**WORK INSTRUCTIONS:**
Search the entries for the word "power". Copy every line where it turns up.

[Opening THE DATA section]

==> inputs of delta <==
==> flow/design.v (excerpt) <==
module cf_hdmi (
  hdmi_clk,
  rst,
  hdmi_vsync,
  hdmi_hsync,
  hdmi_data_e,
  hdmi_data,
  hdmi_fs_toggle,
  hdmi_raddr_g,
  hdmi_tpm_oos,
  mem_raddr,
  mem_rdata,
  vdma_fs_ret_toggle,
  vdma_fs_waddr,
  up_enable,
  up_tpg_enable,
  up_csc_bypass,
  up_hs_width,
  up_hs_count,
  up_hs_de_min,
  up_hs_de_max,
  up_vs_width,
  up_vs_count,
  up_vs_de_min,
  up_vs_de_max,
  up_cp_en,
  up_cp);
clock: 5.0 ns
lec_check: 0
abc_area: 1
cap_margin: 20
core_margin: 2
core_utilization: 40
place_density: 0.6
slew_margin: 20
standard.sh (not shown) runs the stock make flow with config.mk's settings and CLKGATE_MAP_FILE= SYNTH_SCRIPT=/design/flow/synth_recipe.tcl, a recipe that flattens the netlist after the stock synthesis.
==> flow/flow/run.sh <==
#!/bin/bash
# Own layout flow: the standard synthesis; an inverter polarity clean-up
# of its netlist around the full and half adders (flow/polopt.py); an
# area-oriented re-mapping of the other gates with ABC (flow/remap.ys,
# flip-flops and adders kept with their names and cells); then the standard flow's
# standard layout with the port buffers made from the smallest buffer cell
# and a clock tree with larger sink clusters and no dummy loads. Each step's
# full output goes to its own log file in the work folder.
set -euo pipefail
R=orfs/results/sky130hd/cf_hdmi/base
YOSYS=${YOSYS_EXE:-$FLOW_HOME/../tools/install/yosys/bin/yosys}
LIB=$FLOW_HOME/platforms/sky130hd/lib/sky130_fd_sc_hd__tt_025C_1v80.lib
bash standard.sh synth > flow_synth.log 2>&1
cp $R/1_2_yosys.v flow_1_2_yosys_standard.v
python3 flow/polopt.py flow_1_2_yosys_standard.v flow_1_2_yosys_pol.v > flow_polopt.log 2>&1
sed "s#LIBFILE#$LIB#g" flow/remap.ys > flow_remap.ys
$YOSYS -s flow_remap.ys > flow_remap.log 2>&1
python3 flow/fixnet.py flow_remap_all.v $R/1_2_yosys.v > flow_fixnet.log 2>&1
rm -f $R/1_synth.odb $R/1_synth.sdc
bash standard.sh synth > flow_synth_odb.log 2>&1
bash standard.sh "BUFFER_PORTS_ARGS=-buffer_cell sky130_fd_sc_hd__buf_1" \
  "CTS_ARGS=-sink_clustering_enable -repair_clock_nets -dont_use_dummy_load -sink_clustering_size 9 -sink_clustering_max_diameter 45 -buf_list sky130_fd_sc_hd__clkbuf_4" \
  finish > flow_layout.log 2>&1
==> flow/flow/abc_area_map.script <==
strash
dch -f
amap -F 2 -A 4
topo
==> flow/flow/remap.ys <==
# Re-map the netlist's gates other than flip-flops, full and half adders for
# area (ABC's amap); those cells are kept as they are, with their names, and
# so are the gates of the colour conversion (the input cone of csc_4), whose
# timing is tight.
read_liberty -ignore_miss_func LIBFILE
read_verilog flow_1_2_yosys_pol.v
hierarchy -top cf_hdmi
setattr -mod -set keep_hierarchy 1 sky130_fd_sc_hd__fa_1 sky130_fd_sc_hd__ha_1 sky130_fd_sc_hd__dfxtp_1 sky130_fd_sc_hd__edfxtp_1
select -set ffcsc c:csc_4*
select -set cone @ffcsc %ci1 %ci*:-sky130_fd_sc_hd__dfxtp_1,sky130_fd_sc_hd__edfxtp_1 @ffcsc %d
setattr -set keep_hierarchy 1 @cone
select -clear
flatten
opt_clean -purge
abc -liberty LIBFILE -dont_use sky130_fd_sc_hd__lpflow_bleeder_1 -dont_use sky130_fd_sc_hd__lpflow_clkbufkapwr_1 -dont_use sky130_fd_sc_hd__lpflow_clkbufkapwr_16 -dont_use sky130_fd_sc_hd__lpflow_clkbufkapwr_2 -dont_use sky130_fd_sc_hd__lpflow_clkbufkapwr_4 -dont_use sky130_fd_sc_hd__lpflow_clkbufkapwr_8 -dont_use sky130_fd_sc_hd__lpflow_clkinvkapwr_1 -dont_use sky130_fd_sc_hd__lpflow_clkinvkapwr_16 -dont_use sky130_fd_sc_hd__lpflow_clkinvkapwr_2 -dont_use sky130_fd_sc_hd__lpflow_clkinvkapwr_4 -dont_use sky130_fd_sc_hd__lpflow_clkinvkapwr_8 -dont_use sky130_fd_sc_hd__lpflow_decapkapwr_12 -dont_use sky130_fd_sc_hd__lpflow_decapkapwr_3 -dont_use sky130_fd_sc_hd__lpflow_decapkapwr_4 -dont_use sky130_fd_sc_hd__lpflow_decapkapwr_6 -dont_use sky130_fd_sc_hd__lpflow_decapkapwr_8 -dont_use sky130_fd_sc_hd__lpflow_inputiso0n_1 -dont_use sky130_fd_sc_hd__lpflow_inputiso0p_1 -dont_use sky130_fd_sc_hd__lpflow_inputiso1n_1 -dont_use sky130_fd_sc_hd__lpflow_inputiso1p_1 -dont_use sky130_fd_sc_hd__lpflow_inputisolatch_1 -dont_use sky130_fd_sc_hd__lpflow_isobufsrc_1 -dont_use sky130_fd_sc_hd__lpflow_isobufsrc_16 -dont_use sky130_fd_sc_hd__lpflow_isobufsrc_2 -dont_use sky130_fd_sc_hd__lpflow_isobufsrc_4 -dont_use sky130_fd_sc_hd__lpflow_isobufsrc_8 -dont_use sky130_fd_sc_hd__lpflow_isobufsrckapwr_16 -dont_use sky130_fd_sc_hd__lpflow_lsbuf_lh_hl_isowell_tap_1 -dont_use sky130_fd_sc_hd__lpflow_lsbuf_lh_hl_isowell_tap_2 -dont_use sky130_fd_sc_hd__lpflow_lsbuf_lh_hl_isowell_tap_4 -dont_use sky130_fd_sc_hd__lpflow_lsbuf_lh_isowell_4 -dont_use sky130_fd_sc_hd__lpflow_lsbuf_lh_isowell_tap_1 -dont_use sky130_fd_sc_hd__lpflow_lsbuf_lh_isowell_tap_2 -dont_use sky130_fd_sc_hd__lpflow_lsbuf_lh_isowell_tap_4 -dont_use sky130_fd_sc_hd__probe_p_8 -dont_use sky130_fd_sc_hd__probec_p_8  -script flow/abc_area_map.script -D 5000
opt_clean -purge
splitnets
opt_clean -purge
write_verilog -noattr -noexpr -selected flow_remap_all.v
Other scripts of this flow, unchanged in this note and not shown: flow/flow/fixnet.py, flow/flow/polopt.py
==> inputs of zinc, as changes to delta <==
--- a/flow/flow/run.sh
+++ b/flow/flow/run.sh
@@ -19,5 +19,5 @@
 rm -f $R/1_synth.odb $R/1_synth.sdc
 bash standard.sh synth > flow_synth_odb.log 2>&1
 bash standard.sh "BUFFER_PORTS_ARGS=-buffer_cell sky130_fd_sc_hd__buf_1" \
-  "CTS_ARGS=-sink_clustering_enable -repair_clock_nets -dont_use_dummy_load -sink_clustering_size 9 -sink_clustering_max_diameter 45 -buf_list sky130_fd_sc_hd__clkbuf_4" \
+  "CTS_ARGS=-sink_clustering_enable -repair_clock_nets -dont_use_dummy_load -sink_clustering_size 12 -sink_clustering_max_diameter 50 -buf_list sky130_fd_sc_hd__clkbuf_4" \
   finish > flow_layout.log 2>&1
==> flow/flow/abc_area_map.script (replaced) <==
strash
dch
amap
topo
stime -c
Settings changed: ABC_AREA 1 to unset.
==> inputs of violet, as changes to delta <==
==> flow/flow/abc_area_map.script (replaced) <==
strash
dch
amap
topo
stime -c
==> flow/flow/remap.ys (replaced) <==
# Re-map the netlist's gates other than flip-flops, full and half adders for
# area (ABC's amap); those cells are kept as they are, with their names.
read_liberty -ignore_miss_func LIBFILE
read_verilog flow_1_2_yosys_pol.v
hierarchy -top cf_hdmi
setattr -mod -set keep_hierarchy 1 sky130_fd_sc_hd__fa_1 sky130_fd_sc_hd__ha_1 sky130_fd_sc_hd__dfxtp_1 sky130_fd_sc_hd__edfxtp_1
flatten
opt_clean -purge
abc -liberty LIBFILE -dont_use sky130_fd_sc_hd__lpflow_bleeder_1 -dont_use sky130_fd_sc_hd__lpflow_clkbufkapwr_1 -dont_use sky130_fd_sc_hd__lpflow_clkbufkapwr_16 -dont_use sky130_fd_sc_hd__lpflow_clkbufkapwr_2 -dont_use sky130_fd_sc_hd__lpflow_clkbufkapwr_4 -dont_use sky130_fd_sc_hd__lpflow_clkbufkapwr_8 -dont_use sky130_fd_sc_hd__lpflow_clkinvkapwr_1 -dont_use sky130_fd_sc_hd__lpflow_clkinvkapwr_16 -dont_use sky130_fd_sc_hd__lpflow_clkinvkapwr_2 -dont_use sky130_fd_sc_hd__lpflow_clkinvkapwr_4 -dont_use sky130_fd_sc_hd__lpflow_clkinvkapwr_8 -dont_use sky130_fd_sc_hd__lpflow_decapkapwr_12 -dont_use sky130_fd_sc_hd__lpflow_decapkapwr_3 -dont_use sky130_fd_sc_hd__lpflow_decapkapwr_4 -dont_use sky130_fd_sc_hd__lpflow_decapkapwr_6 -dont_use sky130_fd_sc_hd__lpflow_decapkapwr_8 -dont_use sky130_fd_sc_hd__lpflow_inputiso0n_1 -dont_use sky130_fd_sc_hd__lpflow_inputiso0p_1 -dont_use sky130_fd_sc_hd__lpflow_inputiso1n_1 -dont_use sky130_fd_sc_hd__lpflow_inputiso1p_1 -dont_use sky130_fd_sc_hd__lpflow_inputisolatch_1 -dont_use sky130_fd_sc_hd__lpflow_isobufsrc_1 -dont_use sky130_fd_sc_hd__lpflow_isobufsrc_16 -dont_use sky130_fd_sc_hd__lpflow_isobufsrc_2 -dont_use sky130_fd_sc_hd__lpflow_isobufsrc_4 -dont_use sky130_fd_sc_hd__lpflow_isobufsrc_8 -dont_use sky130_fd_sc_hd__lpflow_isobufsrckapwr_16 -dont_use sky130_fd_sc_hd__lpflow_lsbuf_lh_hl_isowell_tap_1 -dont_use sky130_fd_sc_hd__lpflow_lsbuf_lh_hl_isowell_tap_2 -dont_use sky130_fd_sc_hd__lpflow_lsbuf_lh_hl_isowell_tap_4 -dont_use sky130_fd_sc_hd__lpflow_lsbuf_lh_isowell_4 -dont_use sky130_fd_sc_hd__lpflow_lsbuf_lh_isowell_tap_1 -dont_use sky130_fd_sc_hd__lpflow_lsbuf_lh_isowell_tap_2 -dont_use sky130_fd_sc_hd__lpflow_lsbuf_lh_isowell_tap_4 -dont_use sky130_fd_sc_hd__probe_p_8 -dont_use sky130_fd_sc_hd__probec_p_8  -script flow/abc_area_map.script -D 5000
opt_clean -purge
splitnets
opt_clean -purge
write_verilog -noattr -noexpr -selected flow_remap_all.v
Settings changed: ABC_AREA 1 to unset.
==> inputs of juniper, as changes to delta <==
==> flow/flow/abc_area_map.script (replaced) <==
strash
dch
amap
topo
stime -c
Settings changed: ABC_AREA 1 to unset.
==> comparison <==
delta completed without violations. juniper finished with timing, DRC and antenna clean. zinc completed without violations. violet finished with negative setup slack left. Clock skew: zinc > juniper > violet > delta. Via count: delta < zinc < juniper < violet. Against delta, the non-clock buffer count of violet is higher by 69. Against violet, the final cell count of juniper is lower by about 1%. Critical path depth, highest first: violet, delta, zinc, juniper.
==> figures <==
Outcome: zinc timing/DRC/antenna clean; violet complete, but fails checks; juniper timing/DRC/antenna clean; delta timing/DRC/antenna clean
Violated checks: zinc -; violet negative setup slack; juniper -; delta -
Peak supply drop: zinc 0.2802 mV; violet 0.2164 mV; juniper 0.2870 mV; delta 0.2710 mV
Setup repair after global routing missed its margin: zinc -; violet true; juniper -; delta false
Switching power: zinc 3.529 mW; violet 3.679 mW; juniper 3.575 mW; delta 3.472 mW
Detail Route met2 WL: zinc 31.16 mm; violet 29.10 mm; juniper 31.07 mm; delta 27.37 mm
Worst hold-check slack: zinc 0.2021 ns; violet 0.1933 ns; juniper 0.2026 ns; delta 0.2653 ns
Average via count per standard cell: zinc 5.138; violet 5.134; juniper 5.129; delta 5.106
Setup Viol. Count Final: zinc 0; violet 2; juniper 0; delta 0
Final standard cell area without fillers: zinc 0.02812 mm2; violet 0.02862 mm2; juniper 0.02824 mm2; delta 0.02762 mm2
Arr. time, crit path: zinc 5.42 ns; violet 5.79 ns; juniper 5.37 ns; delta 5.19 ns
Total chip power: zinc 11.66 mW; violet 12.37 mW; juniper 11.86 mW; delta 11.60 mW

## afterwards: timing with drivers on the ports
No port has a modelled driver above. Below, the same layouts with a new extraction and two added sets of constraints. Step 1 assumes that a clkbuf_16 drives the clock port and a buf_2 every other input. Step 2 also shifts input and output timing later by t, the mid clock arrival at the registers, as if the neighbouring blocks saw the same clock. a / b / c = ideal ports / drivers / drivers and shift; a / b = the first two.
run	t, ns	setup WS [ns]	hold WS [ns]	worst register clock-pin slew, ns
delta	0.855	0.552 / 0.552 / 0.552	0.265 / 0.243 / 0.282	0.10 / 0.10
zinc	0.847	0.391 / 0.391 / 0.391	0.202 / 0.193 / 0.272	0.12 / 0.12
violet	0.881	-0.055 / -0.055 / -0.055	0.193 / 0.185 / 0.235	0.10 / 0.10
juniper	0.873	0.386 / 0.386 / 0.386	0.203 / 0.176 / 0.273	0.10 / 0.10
What follows belongs to an exercise in optimizing a design on an open flow for small area; a production flow would make more cautious choices. Only simulation tests tie the RTL to the original design; equivalence was not proved.

==> cedar: inputs <==
## fir_filter
module fir_filter (
    input CLK_Filter,
    input rst_n,
    input wire [7:0] filter_in,
    output reg [19:0] filter_out
);
make LEC_CHECK=0 CAP_MARGIN=20 CORE_MARGIN=2 CORE_UTILIZATION=60 CTS_BUF_LIST=sky130_fd_sc_hd__clkbuf_8 CTS_CLUSTER_SIZE=40 GPL_TIMING_DRIVEN=0 SLEW_MARGIN=20 SYNTH_HIERARCHICAL=1 SYNTH_MINIMUM_KEEP_SIZE=0 finish   # period 8.0 ns
run.sh (not shown) runs the stock make flow with config.mk's settings and CLKGATE_MAP_FILE= SYNTH_SCRIPT=/design/flow/synth_recipe.tcl, a recipe that flattens the netlist after the stock synthesis.
==> inputs of zinc, as changes to cedar <==
- CTS_BUF_LIST: sky130_fd_sc_hd__clkbuf_8 -> sky130_fd_sc_hd__clkbuf_8 sky130_fd_sc_hd__clkbuf_16
- CTS_CLUSTER_DIAMETER: default -> 150
- CTS_CLUSTER_SIZE: 40 -> 30
==> inputs of sierra, as changes to cedar <==
- CORE_UTILIZATION: 60 -> 40
- CTS_BUF_LIST: sky130_fd_sc_hd__clkbuf_8 -> default
- CTS_CLUSTER_SIZE: 40 -> default
- GPL_TIMING_DRIVEN: 0 -> default
==> comparison <==
zinc completed with no timing, DRC or antenna violations. cedar completed with no timing, DRC or antenna violations. sierra went through all stages and came out clean.
Against zinc, the sequential share of layout area of sierra is lower by 2.4 points.
Via count: zinc < cedar < sierra.
Clock skew, lowest first: sierra, zinc, cedar.
Design area, lowest first: zinc, cedar, sierra.
Synthesized area is the same in zinc and sierra.
Of cedar and sierra, sierra has the higher wire length (gap 6.1%, measured against sierra).
Synthesized cell count is the same in zinc and cedar.
Non-clock buffer count: sierra > zinc > cedar.
Of cedar and sierra, sierra has the higher final cell count (gap 12%, measured against sierra).
==> figures <==
Result of the run: sierra finished clean; cedar finished clean; zinc finished clean
Headroom to the max-slew limit: sierra 39.5%; cedar 68.0%; zinc 68.3%
Clock root buffer master: sierra sky130_fd_sc_hd__clkbuf_16; cedar sky130_fd_sc_hd__clkbuf_8; zinc sky130_fd_sc_hd__clkbuf_16
Final worst-path cycle share: sierra 96.3%; cedar 96.8%; zinc 96.8%
Final std cells w/o fill: sierra 1147; cedar 1012; zinc 964
Worst path most repeated cell: sierra sky130_fd_sc_hd__fa_2; cedar sky130_fd_sc_hd__fa_1; zinc sky130_fd_sc_hd__fa_2
Detailed-routed wire length on met3: sierra 1010 µm; cedar 930 µm; zinc 764 µm
Vias in the first global route: sierra 6691; cedar 6508; zinc 6216
Die height: sierra 176 µm; cedar 145 µm; zinc 145 µm
Reg-to-reg critical path startpoint: sierra d10[3]; cedar d7[0]; zinc d8[3]
Minimum setup slack in the final design: sierra 299 ps; cedar 255 ps; zinc 253 ps
Number of buffer and inverter stages on the critical path: sierra 1; cedar 0; zinc 1
Layout Skew: sierra 17.1 ps; cedar 30.4 ps; zinc 25.0 ps
Tap cells: sierra 390; cedar 265; zinc 265
Path depth of the worst reg2reg path: sierra 23; cedar 21; zinc 23
Placement Rows: sierra 63; cedar 51; zinc 51
Layout cells sized above 1: sierra 21.7%; cedar 19.7%; zinc 16.2%
Fraction of area in multi-input gates: sierra 45.7%; cedar 46.9%; zinc 48.7%

==> run a: inputs <==
Another version of the RTL of fir_filter (not shown whole).
Settings: LEC_CHECK=0, CAP_MARGIN=20, CORE_MARGIN=2, CORE_UTILIZATION=60, CTS_BUF_LIST=sky130_fd_sc_hd__clkbuf_8 sky130_fd_sc_hd__clkbuf_16, CTS_CLUSTER_DIAMETER=150, CTS_CLUSTER_SIZE=30, GPL_TIMING_DRIVEN=0, SLEW_MARGIN=20, SYNTH_HIERARCHICAL=1, SYNTH_MINIMUM_KEEP_SIZE=0; clock period 8.0 ns.
standard.sh (not shown) runs the stock make flow with config.mk's settings and CLKGATE_MAP_FILE= SYNTH_SCRIPT=/design/flow/synth_recipe.tcl, a recipe that flattens the netlist after the stock synthesis.
==> flow/flow/run.sh <==
#!/bin/bash
# The standard ORFS flow (the standard.sh) with two arguments changed:
# the port buffers use the smallest buffer cell, and the clock tree is built
# from smaller clusters of smaller buffers, without dummy loads.
set -euo pipefail
bash standard.sh \
  'BUFFER_PORTS_ARGS=-buffer_cell sky130_fd_sc_hd__buf_1' \
  'CTS_ARGS=-sink_clustering_enable -repair_clock_nets -sink_clustering_size 16 -sink_clustering_max_diameter 80 -sink_buffer_max_cap_derate 1.0 -buf_list {sky130_fd_sc_hd__clkbuf_8} -dont_use_dummy_load' \
  finish > standard.log 2>&1
==> run b: changes against run a <==
--- a/flow/design.v
+++ b/flow/design.v
@@ -1,10 +1,10 @@
 module fir_filter (
     input CLK_Filter,
     input rst_n,
     input wire [7:0] filter_in,
-    output reg [19:0] filter_out
+    output wire [19:0] filter_out
 );
   reg [7:0] d0;
   reg [7:0] d1;
   reg [7:0] d2;
   reg [7:0] d3;
@@ -726,14 +726,18 @@
   wire o662 = s620 ^ g649;
   wire o663 = s592 ^ g650;
   wire o664 = n622 ^ g651;
   wire o665 = 1'b1 ^ g652;
   wire [19:0] y = {o665, o664, o663, o662, o661, o660, o659, o658, o657, o656, o655, o654, s608, s606, s604, s602, s600, s598, s596, s594};
+  reg en2;
   always @(posedge CLK_Filter or negedge rst_n) begin
-    if (!rst_n) filter_out <= 20'd0;
-    else filter_out <= y & {20{en}};
+    if (!rst_n) en2 <= 1'b0;
+    else en2 <= en;
   end
+  reg [19:0] q;
+  always @(posedge CLK_Filter) q <= y;
+  assign filter_out = q & {20{en2}};
 endmodule
 module fir_fa (input a, input b, input ci, output s, output co);
   assign s = a ^ b ^ ci;
   assign co = (a & b) | (a & ci) | (b & ci);
 endmodule
- CORE_UTILIZATION: 60 -> 70
- CTS_BUF_LIST: sky130_fd_sc_hd__clkbuf_8 sky130_fd_sc_hd__clkbuf_16 -> not set
- CTS_CLUSTER_DIAMETER: 150 -> not set
- CTS_CLUSTER_SIZE: 30 -> not set
==> comparison <==
Run a finished clean. Run b finished with timing, DRC and antenna clean. Design area: run a is larger than run b (about 1.5%). Utilization: run b is higher than run a (11 points). Against run b, the routed wire length of run a is higher by about 5.6%. Of run a and run b, run a has the higher sequential share of layout area (gap 0.095 points).

## afterwards: timing with drivers on the ports
In the flow no input, the clock included, has a driving cell. The finished layouts below were timed again as built, in two steps. Step 1: set_driving_cell puts a clkbuf_16 on CLK_Filter and a buf_2 on each other input, an assumption about the parent block. Step 2 adds t to the input delays and takes it off the output delays; t is the mean of the earliest and latest rising clock arrival at the registers after step 1. Input paths then give back, and output paths get back, about the clock's delay inside the block. a / b / c = ideal ports / drivers / drivers and shift; a / b = the first two.
| run | t, ns | setup slack, ns | hold WS [ns] | worst data-port slew with drivers (ns) | pins driven straight from the clock port |
|---|---|---|---|---|---|
| cedar | 0.577 | 0.255 / 0.255 / 0.255 | 0.348 / 0.348 / 0.348 | 0.05 | 1 |
| zinc | 0.515 | 0.253 / 0.253 / 0.253 | 0.358 / 0.358 / 0.358 | 0.05 | 1 |
| sierra | 0.556 | 0.299 / 0.299 / 0.299 | 0.343 / 0.343 / 0.343 | 0.05 | 1 |
| run a | 0.539 | 0.241 / 0.241 / 0.241 | 0.334 / 0.334 / 0.334 | 0.03 | 1 |
| run b | 0.528 | 0.262 / 0.262 / 0.262 | 0.331 / 0.331 / 0.331 | 0.03 | 1 |
After both steps every run listed still meets setup and hold.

[Closing THE DATA section]

**FINISHED TASK:**
Switching power: zinc 3.529 mW; violet 3.679 mW; juniper 3.575 mW; delta 3.472 mW
Total chip power: zinc 11.66 mW; violet 12.37 mW; juniper 11.86 mW; delta 11.60 mW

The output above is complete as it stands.